▸ About this exercise
Look through the data below for the string "instances", and copy every line where it turns up.

▸ Extracted entries
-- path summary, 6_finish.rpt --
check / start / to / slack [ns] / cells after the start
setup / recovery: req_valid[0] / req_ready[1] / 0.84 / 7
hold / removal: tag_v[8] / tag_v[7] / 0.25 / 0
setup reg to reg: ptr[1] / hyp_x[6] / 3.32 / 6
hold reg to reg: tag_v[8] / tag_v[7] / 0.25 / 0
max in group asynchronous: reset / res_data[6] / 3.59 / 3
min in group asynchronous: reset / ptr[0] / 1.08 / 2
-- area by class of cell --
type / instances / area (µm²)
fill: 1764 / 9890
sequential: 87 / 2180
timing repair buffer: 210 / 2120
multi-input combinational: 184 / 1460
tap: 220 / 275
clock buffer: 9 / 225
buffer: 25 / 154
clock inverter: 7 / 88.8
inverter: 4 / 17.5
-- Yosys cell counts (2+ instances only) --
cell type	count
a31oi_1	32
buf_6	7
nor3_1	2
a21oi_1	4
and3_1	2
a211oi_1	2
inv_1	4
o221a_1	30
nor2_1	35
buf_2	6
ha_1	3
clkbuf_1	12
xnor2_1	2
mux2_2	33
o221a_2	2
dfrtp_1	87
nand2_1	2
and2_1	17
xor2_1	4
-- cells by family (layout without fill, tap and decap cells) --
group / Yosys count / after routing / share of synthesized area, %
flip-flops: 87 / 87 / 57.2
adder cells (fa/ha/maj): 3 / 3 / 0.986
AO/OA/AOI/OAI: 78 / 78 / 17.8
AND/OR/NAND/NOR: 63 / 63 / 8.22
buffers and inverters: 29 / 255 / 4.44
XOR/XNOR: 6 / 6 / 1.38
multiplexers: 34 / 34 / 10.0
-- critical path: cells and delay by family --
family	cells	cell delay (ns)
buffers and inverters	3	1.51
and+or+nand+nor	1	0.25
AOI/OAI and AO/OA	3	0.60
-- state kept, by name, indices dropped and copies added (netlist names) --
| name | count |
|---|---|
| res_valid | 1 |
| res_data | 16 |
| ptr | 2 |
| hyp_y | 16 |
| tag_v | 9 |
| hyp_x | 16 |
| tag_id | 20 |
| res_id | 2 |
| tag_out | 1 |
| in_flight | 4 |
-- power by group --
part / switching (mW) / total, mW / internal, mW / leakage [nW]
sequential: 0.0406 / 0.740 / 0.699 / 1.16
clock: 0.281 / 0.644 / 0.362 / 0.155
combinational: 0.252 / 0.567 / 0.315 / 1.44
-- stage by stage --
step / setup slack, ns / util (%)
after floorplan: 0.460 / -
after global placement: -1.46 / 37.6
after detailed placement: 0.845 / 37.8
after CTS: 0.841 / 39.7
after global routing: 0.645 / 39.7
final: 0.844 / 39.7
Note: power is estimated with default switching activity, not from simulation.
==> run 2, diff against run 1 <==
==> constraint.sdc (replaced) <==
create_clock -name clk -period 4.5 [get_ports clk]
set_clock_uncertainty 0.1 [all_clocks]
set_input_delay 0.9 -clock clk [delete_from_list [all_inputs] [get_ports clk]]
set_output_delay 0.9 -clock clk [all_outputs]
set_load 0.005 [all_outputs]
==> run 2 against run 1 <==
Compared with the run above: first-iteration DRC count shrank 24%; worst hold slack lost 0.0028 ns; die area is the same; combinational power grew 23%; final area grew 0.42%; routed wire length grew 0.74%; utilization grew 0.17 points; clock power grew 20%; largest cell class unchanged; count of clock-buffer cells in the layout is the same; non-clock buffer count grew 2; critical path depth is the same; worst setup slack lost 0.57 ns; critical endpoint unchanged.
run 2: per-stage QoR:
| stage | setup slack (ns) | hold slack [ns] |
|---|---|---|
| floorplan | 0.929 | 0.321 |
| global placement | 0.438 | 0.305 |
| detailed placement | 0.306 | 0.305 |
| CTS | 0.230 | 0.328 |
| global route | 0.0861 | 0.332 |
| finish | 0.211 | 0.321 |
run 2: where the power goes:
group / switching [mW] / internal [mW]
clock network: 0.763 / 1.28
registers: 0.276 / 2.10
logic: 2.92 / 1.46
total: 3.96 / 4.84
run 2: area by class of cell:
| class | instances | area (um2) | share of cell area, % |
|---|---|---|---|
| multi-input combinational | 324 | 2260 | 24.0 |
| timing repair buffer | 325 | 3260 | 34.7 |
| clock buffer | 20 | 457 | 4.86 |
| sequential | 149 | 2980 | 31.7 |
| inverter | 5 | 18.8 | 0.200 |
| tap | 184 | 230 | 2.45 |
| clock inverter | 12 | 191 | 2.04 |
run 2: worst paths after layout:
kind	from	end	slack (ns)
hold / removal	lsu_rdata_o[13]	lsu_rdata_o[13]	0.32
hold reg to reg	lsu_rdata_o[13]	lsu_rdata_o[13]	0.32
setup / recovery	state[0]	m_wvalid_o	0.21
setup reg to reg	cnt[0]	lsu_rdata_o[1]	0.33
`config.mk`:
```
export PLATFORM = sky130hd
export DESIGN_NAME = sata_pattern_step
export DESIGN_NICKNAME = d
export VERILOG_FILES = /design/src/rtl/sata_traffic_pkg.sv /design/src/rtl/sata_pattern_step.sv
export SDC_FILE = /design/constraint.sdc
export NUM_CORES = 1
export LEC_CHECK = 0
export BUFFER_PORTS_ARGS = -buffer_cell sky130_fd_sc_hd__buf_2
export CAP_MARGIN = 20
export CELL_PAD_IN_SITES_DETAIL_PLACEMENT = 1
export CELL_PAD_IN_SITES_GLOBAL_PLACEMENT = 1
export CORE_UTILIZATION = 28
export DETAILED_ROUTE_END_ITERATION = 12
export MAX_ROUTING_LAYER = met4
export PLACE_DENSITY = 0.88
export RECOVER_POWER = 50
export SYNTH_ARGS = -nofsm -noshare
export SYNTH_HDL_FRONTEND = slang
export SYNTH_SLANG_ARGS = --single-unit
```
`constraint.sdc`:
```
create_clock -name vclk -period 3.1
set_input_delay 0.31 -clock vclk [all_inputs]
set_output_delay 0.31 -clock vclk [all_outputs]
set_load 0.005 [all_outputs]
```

▸ Response area
type / instances / area (µm²)
-- Yosys cell counts (2+ instances only) --
| class | instances | area (um2) | share of cell area, % |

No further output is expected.